The Taliban have denied using children in "jihadic operations," and their code of conduct claims that "boys without beards" are not allowed in military centers. However, the U.N. has verified numerous cases of child recruitment by the Taliban in recent years, including a significant increase in 2020, and they warn that the actual figures are likely much higher. Notably, the Taliban have shown some responsiveness to accusations of child recruitment, as evidenced by the release of 14 boys from their ranks in 2019 following community complaints.

The U.S.-backed former Afghan government and pro-government forces also share responsibility for recruiting and deploying child soldiers. The harsh treatment of children suspected of Taliban ties likely fueled anti-government resentment, as they were detained and tortured instead of receiving the rehabilitation assistance mandated by international law. Investigations revealed that nearly 44 percent of detained children on conflict-related charges reported torture, a higher rate than for adult detainees, and their fate remains unknown.
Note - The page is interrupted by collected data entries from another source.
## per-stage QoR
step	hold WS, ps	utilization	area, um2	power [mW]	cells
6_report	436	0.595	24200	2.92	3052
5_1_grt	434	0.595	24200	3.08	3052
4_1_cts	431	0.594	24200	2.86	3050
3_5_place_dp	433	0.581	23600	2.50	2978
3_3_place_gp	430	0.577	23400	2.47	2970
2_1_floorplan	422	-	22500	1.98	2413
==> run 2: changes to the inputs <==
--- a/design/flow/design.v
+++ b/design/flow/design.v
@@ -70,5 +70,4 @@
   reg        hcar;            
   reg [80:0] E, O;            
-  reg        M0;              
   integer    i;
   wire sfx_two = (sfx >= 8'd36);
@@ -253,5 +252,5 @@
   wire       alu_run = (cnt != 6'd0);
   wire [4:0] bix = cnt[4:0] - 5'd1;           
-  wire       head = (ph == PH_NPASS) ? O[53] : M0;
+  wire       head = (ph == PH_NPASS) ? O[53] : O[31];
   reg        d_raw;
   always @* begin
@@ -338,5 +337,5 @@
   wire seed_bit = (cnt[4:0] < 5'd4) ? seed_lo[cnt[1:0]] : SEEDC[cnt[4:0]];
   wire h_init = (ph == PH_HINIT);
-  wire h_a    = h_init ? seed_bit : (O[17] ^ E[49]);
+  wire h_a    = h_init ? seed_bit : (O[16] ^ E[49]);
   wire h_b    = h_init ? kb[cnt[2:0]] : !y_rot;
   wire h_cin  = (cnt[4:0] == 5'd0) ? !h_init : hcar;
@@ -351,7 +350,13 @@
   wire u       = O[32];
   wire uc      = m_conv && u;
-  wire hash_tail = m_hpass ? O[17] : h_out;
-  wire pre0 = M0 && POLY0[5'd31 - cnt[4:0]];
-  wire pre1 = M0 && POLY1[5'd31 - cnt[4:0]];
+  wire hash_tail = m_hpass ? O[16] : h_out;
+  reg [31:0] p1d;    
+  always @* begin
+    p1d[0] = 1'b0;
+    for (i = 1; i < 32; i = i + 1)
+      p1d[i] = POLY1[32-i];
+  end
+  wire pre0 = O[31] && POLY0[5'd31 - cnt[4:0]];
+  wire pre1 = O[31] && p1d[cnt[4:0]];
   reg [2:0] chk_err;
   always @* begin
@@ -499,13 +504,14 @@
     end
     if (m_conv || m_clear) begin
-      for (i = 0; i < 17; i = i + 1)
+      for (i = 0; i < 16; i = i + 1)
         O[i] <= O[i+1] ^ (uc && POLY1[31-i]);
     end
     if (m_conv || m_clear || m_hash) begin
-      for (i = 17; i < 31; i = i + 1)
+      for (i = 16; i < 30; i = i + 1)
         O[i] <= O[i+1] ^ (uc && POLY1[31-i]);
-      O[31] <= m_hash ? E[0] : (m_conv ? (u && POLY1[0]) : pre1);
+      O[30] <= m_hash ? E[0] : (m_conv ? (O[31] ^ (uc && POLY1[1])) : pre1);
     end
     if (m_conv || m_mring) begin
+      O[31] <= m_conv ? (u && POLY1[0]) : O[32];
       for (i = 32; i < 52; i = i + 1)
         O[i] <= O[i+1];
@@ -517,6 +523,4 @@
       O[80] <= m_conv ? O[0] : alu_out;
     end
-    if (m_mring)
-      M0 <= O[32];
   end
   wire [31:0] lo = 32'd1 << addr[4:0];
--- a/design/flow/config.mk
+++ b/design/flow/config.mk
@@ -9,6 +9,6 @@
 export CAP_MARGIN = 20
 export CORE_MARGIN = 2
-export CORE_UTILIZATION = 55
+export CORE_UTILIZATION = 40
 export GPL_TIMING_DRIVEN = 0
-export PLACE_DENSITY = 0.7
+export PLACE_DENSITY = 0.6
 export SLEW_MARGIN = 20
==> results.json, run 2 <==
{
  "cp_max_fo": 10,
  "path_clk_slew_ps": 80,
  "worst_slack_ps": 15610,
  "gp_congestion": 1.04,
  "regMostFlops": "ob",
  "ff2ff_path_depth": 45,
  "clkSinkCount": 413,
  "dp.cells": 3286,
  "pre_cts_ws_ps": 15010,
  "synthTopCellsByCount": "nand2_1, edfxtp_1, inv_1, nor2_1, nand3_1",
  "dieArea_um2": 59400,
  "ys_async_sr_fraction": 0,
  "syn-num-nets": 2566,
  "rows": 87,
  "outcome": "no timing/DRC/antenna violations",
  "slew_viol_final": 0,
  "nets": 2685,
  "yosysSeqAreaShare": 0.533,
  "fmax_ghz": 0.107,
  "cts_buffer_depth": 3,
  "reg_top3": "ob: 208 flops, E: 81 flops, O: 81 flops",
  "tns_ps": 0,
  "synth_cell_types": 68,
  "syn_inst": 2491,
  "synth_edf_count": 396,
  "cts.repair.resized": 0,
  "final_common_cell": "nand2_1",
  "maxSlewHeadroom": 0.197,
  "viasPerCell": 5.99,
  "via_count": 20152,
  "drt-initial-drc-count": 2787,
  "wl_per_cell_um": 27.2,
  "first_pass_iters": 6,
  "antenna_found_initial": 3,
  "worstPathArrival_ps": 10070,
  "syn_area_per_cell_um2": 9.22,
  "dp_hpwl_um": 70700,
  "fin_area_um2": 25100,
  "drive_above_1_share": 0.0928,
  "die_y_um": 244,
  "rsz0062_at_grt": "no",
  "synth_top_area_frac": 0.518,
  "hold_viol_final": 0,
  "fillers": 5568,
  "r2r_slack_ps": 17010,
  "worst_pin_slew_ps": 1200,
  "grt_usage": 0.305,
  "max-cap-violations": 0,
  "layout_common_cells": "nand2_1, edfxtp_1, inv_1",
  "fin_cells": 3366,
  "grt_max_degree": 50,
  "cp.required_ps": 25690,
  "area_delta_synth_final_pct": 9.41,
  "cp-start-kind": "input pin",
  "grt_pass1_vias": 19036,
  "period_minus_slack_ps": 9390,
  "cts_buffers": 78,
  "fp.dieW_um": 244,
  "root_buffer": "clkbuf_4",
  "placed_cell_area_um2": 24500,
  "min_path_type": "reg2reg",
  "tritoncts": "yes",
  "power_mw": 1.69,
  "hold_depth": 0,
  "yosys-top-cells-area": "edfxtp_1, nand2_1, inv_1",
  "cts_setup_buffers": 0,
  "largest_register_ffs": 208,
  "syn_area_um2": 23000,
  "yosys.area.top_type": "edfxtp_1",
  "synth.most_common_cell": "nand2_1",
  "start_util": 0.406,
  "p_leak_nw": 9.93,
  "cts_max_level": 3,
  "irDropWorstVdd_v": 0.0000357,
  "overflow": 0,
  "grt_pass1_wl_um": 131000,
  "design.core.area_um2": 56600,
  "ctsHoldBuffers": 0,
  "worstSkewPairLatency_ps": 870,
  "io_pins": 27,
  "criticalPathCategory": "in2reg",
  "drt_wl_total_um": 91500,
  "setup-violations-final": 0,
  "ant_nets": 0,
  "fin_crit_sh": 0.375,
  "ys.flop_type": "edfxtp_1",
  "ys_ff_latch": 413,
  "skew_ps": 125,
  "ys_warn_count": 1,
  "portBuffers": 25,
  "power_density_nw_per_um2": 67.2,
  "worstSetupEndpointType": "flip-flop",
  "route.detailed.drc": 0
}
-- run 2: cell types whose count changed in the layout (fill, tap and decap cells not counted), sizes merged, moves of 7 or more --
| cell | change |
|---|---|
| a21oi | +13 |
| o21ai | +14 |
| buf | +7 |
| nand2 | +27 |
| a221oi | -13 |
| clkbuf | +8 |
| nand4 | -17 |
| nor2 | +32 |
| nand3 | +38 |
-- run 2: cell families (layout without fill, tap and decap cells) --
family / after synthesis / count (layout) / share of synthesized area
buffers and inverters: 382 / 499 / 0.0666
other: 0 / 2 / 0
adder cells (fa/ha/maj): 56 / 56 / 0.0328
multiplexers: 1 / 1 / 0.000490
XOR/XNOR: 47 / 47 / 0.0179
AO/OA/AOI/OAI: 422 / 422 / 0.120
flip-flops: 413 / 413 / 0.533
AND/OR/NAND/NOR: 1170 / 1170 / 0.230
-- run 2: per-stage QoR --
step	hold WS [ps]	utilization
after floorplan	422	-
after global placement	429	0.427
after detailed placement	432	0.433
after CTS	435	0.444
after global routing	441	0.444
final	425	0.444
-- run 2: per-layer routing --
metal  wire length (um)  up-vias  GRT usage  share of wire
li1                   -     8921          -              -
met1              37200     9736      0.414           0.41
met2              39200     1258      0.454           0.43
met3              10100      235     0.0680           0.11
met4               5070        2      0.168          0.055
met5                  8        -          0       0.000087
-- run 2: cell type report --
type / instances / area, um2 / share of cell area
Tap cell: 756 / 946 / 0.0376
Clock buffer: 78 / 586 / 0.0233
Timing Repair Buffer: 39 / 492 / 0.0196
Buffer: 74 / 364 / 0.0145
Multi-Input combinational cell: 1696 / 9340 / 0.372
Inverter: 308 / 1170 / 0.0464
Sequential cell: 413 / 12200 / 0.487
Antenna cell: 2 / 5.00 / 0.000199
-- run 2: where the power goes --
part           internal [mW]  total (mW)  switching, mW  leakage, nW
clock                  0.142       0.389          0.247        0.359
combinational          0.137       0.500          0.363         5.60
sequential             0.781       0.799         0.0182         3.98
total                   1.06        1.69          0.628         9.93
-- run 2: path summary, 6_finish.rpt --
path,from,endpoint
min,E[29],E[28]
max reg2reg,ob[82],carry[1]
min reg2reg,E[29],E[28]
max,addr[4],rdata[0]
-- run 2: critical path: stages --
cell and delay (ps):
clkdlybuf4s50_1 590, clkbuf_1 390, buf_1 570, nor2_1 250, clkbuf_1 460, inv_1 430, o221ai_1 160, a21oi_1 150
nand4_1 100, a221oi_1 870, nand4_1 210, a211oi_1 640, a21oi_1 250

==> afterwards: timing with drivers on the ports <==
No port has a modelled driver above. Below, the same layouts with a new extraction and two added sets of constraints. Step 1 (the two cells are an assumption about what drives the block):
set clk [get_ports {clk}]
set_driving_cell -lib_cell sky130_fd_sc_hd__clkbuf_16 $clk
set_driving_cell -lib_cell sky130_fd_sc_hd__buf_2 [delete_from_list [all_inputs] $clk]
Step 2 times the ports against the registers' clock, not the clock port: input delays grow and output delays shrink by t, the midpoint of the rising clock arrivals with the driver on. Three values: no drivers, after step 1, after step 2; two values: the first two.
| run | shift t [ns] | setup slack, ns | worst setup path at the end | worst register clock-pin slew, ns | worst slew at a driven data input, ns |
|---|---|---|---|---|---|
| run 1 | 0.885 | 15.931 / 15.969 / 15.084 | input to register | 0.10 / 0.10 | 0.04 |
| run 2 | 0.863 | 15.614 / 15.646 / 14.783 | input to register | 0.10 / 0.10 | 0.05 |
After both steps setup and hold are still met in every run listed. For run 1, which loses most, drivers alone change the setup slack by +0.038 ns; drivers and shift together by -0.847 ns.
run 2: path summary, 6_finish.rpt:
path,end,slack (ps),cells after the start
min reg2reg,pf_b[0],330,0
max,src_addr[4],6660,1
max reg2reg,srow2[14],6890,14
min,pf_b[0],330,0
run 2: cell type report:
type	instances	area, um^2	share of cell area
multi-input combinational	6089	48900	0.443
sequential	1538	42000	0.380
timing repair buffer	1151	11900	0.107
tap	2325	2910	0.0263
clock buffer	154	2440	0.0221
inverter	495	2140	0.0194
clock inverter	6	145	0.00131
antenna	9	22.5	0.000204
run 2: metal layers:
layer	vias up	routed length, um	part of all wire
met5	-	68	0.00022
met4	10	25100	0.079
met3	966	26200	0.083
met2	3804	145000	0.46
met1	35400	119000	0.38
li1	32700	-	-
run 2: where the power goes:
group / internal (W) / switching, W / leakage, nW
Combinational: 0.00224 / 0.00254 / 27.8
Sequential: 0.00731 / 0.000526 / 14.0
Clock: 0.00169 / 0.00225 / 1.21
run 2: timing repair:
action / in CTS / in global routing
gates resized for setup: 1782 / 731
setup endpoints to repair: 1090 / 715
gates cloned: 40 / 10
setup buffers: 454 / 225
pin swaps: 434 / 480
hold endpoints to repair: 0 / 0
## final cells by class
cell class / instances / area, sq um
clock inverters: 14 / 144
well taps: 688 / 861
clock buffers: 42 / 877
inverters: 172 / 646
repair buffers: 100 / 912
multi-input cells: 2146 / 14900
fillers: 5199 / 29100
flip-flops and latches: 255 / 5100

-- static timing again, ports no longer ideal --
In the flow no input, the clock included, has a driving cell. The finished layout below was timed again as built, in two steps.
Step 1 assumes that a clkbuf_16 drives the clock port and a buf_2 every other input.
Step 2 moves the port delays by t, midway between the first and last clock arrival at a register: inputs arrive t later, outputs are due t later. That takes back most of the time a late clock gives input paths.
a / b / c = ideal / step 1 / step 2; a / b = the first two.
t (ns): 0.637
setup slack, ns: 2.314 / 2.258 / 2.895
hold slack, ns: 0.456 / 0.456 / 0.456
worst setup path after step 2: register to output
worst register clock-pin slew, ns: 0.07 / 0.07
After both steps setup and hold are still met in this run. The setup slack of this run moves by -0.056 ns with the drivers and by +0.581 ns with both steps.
This design comes from an exercise in tuning for small area, a short achievable clock period and few clock cycles on the open sky130 flow, not from production work.
At most, simulation tests tie the RTL to the original design; equivalence was not proved.
Only the layout flow was run in runs 1, 3 and 4; the RTL was not checked for function there.
Power figures rest on the tool's default switching activity, not on a simulated workload.

==> design/flow/design.v <==
module sap3_core (
    input  wire         clk,
    input  wire         rst,           
    input  wire         step,          
    output wire [15:0]  imem_addr,     
    input  wire [31:0]  imem_data,     
    input  wire [15:0]  prog_len,      
    input  wire [7:0]   in_value,      
    output wire [8:0]   dmem_addr,     
    input  wire [7:0]   dmem_rdata,    
    output wire         dmem_we,       
    output wire [7:0]   dmem_wdata,
    output wire         ready,         
    output wire         stopped,       
    output wire         halted,
    output wire [3:0]   fault,
    output wire [7:0]   acc,
    output wire [127:0] regs,          
    output wire [8:0]   sp,
    output wire         flag_c,
    output wire         flag_z,
    output wire         out_valid,
    output wire [7:0]   out_data,
    output wire         print_valid,
    output wire [15:0]  print_tmpl
);
    localparam [3:0] F_UNKNOWN = 4'd1, F_STACK_OVF = 4'd7, F_STACK_UNF = 4'd8;
    reg [15:0]  pc;
    reg [8:0]   sp_q;
    reg [7:0]   a_q;
    reg [7:0]   r_q [0:15];
    reg         c_q, z_q;
    reg         halt_q;
    reg [3:0]   fault_q;
    reg         stop_q;        
    wire [31:0] ir  = imem_data;
    wire [5:0]  t   = ir[31:26];
    wire [3:0]  ra  = ir[25:22];
    wire [3:0]  rb  = ir[21:18];
    wire [15:0] v   = ir[15:0];
    wire lo0x = !t[5] && !t[4];           
    wire lo1x = !t[5] &&  t[4];           
    wire [3:0] tl = t[3:0];
    wire is_nop   = lo0x && tl == 4'h0;
    wire is_lda   = lo0x && tl == 4'h1;
    wire is_sta   = lo0x && tl == 4'h2;
    wire is_ldr   = lo0x && tl == 4'h3;
    wire is_str   = lo0x && tl == 4'h4;
    wire is_ldi   = lo0x && tl == 4'h5;
    wire is_ldri  = lo0x && tl == 4'h6;
    wire is_movrr = lo0x && tl == 4'h7;
    wire is_movra = lo0x && tl == 4'h8;
    wire is_movar = lo0x && tl == 4'h9;
    wire is_addr  = lo0x && tl == 4'hA;
    wire is_addm  = lo0x && tl == 4'hB;
    wire is_sub   = lo0x && tl == 4'hC;
    wire is_and   = lo0x && tl == 4'hD;
    wire is_or    = lo0x && tl == 4'hE;
    wire is_xor   = lo0x && tl == 4'hF;
    wire is_not   = lo1x && tl == 4'h0;
    wire is_inc   = lo1x && tl == 4'h1;
    wire is_dec   = lo1x && tl == 4'h2;
    wire is_rol   = lo1x && tl == 4'h3;
    wire is_ror   = lo1x && tl == 4'h4;
    wire is_jmp   = lo1x && tl == 4'h5;
    wire is_jz    = lo1x && tl == 4'h6;
    wire is_jnz   = lo1x && tl == 4'h7;
    wire is_jc    = lo1x && tl == 4'h8;
    wire is_jnc   = lo1x && tl == 4'h9;
    wire is_push  = lo1x && tl == 4'hA;
    wire is_pop   = lo1x && tl == 4'hB;
    wire is_in    = lo1x && tl == 4'hC;
    wire is_outa  = lo1x && tl == 4'hD;
    wire is_outr  = lo1x && tl == 4'hE;
    wire is_hlt   = lo1x && tl == 4'hF;
    wire is_print = (t == 6'h20);
    wire is_fault = (t == 6'h3F);
    wire [6:0] gz;       
    reg [6:0] req;       
    reg       known;     
    always @(*) begin
        known = 1'b1;
        case (t)
            6'h00, 6'h10, 6'h11, 6'h12, 6'h13, 6'h14,
            6'h1A, 6'h1B, 6'h1C, 6'h1D, 6'h1F:        req = 7'b1111111;
            6'h01, 6'h02, 6'h0B, 6'h0C, 6'h0D, 6'h0E,
            6'h0F:                                    req = 7'b0001111;
            6'h03, 6'h04:                             req = 7'b0001110;
            6'h05:                                    req = 7'b0011111;
            6'h06:                                    req = 7'b0011110;
            6'h07:                                    req = 7'b1111100;
            6'h08, 6'h0A, 6'h1E:                      req = 7'b1111110;
            6'h09:                                    req = 7'b1111101;
            6'h15, 6'h16, 6'h17, 6'h18, 6'h19, 6'h20: req = 7'b0000111;
            6'h3F:                                    req = 7'b0111111;
            default: begin                            req = 7'b0000000; known = 1'b0; end
        endcase
    end
    wire legal = known && ((req & ~gz) == 7'd0);
    wire sp_zero = (sp_q == 9'd0);
    wire sp_full = (sp_q == 9'd511);
    wire exc_ovf = is_push && sp_zero;
    wire exc_unf = is_pop && sp_full;
    wire exc_any = !legal || (is_fault && !gz[6]) || exc_ovf || exc_unf;
    wire [3:0] exc = !legal   ? F_UNKNOWN :
                     is_fault ? ir[3:0] :
                     exc_ovf  ? F_STACK_OVF : F_STACK_UNF;
    wire accept = step && !stop_q;
    wire commit = accept && !exc_any;
    wire [7:0] rval;
    wire [9:0] spi_c, spd_b;
    wire [8:0] sp_inc, sp_dec;
    assign spi_c[0] = 1'b1;
    assign spd_b[0] = 1'b1;
    genvar g;
    generate
        for (g = 0; g < 9; g = g + 1) begin : spx
            assign sp_inc[g]  = sp_q[g] ^ spi_c[g];
            assign spi_c[g+1] = sp_q[g] & spi_c[g];
            assign sp_dec[g]  = sp_q[g] ^ spd_b[g];
            assign spd_b[g+1] = !sp_q[g] & spd_b[g];
        end
    endgenerate
    wire [127:0] r_flat;
    genvar k0;
    generate
        for (k0 = 0; k0 < 16; k0 = k0 + 1) begin : rflat
            assign r_flat[8*k0 +: 8] = r_q[k0];
        end
    endgenerate
    sap3_port u_port (
        .ir(ir), .step(step), .stop_q(stop_q), .sp_zero(sp_zero),
        .sp_q(sp_q), .sp_inc(sp_inc), .a_q(a_q), .r_flat(r_flat),
        .dmem_we(dmem_we), .out_valid(out_valid), .print_valid(print_valid),
        .dmem_addr(dmem_addr), .st_data(dmem_wdata), .rval(rval), .gz(gz)
    );
    assign out_data   = dmem_wdata;
    assign print_tmpl = v;
    wire [7:0] mem_rdata = dmem_rdata;
    wire sel_rval = (t[3] && !t[2] && !t[0]) || (!t[3] && t[2] && t[1] && t[0]);
    wire sel_imm  = !t[3] && t[2];
    wire sel_in   = t[4] && t[2];
    wire [7:0] opb = sel_rval ? rval :
                     sel_imm  ? v[7:0] :
                     sel_in   ? in_value : mem_rdata;
    wire ar_sub = !t[4] && t[2];             
    wire ar_one = t[4];                      
    wire ar_dec = t[4] && t[1];              
    wire [7:0] add_x  = ar_one ? {8{ar_dec}} : (opb ^ {8{ar_sub}});
    wire       add_ci = ar_sub || (ar_one && !ar_dec);
    wire [9:0] add_w = {1'b0, a_q, 1'b1} + {1'b0, add_x, add_ci};
    wire [7:0] sum   = add_w[8:1];
    wire       cout  = add_w[9];
    reg is_arith_c, is_rot_c;
    reg [3:0] lut;       
    always @(*) begin
        is_arith_c = 1'b0;
        is_rot_c   = 1'b0;
        lut        = 4'b1010;                   
        case (t[4:0])
            5'h0A, 5'h0B, 5'h0C, 5'h11, 5'h12: is_arith_c = 1'b1;
            5'h13, 5'h14:                      is_rot_c   = 1'b1;
            5'h0D: lut = 4'b1000;               
            5'h0E: lut = 4'b1110;               
            5'h0F: lut = 4'b0110;               
            5'h10: lut = 4'b0011;               
            default: ;
        endcase
    end
    wire [7:0] rot = t[0] ? {a_q[6:0], a_q[7]} : {a_q[0], a_q[7:1]};
    reg  [7:0] logic_res;
    integer b;
    always @(*)
        for (b = 0; b < 8; b = b + 1)
            logic_res[b] = lut[{a_q[b], opb[b]}];
    wire [7:0] alu_res = is_arith_c ? sum : is_rot_c ? rot : logic_res;
    wire [7:0] add_p  = a_q ^ add_x;
    wire [7:0] add_k  = {a_q[6:0] | add_x[6:0], add_ci};
    wire       z_add  = (add_p == add_k);
    wire       z_rot  = (a_q == 8'd0);        
    wire       z_log  = (logic_res == 8'd0);
    wire       alu_zero = is_arith_c ? z_add : is_rot_c ? z_rot : z_log;
    wire alu_z = is_addr || is_addm || is_sub || is_and || is_or || is_xor ||
                 is_not || is_inc || is_dec || is_rol || is_ror || is_in;
    wire a_wr  = alu_z || is_lda || is_ldi || is_movra || is_pop;
    wire c_wr  = is_addr || is_addm;
    wire taken = is_jmp || (is_jz && z_q) || (is_jnz && !z_q) ||
                 (is_jc && c_q) || (is_jnc && !c_q);
    wire [16:0] pci_c;
    wire [15:0] pc_inc;
    assign pci_c[0] = 1'b1;
    generate
        for (g = 0; g < 16; g = g + 1) begin : pcx
            assign pc_inc[g]  = pc[g] ^ pci_c[g];
            assign pci_c[g+1] = pc[g] & pci_c[g];
        end
    endgenerate
    wire [15:0] pc_d   = rst ? 16'd0 : (taken ? v : pc_inc);
    wire        pc_en  = rst || (commit && !is_hlt);
    always @(posedge clk)
        if (pc_en) pc <= pc_d;
    wire stop_en = rst || accept;
    wire stop_d  = (!rst && (exc_any || is_hlt)) || (pc_d == prog_len);
    always @(posedge clk)
        if (stop_en) stop_q <= stop_d;
    wire halt_en = rst || (accept && (exc_any || is_hlt));
    always @(posedge clk)
        if (halt_en) halt_q <= !rst;
    wire fault_en = rst || (accept && exc_any);
    always @(posedge clk)
        if (fault_en) fault_q <= rst ? 4'd0 : exc;
    wire       sp_en = rst || (commit && (is_push || is_pop));
    wire [8:0] sp_d  = rst ? 9'd511 : (t[0] ? sp_inc : sp_dec);
    always @(posedge clk)
        if (sp_en) sp_q <= sp_d;
    wire a_en = rst || (commit && a_wr);
    always @(posedge clk)
        if (a_en) a_q <= rst ? 8'd0 : alu_res;
    wire z_en = rst || (commit && alu_z);
    always @(posedge clk)
        if (z_en) z_q <= !rst && alu_zero;
    wire c_en = rst || (commit && c_wr);
    always @(posedge clk)
        if (c_en) c_q <= !rst && cout;
    wire       rf_we   = commit && (is_ldr || is_ldri || is_movrr || is_movar);
    wire       rf_by_a = t[1] && !(t[0] && t[2]);
    wire [3:0] rf_wsel = rf_by_a ? ra : rb;
    wire [7:0] rf_d    = rst ? 8'd0 : (t[3] ? a_q : opb);
    generate
        for (g = 0; g < 16; g = g + 1) begin : rf
            always @(posedge clk)
                if (rst || (rf_we && rf_wsel == g))
                    r_q[g] <= rf_d;
        end
    endgenerate
    assign imem_addr   = pc;
    assign ready       = 1'b1;
    assign stopped     = stop_q;
    assign halted      = halt_q;
    assign fault       = fault_q;
    assign acc         = a_q;
    assign sp          = sp_q;
    assign flag_c      = c_q;
    assign flag_z      = z_q;
    genvar k;
    generate
        for (k = 0; k < 16; k = k + 1) begin : regs_out
            assign regs[8*k +: 8] = r_q[k];
        end
    endgenerate
endmodule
During this transitional period, the international community should take several actions to address the issue of child soldiers in Afghanistan. First, they should engage with the Taliban as they seek to establish themselves as the government and raise the matter of child soldier recruitment. Ending such recruitment and releasing children from their ranks could serve as a confidence-building measure and demonstrate the Taliban's commitment to international norms.

Second, the U.N. Security Council should continue supporting the robust monitoring of child rights violations, including child recruitment in Taliban forces, by the United Nations Assistance Mission in Afghanistan (UNAMA). UNAMA has a history of investigating and verifying individual cases of child recruitment, providing valuable evidence for advocacy with relevant authorities.

Third, individual commanders responsible for child recruitment should be held accountable. Enlisting children under 18 in hostilities violates international law, and recruiting or using children under 15 is considered a war crime. The International Criminal Court's prosecutor's office has indicated its intent to investigate child recruitment in Afghanistan, and this effort should be supported. Prosecutions of individual commanders can send a powerful message, both in Afghanistan and worldwide, that child recruitment is unacceptable and carries severe consequences.

While the Taliban's record of human rights abuses is extensive and there are numerous challenges ahead, putting an end to the exploitation of children in armed conflict should be a fundamental condition in the anticipated negotiations between the Taliban and the international community.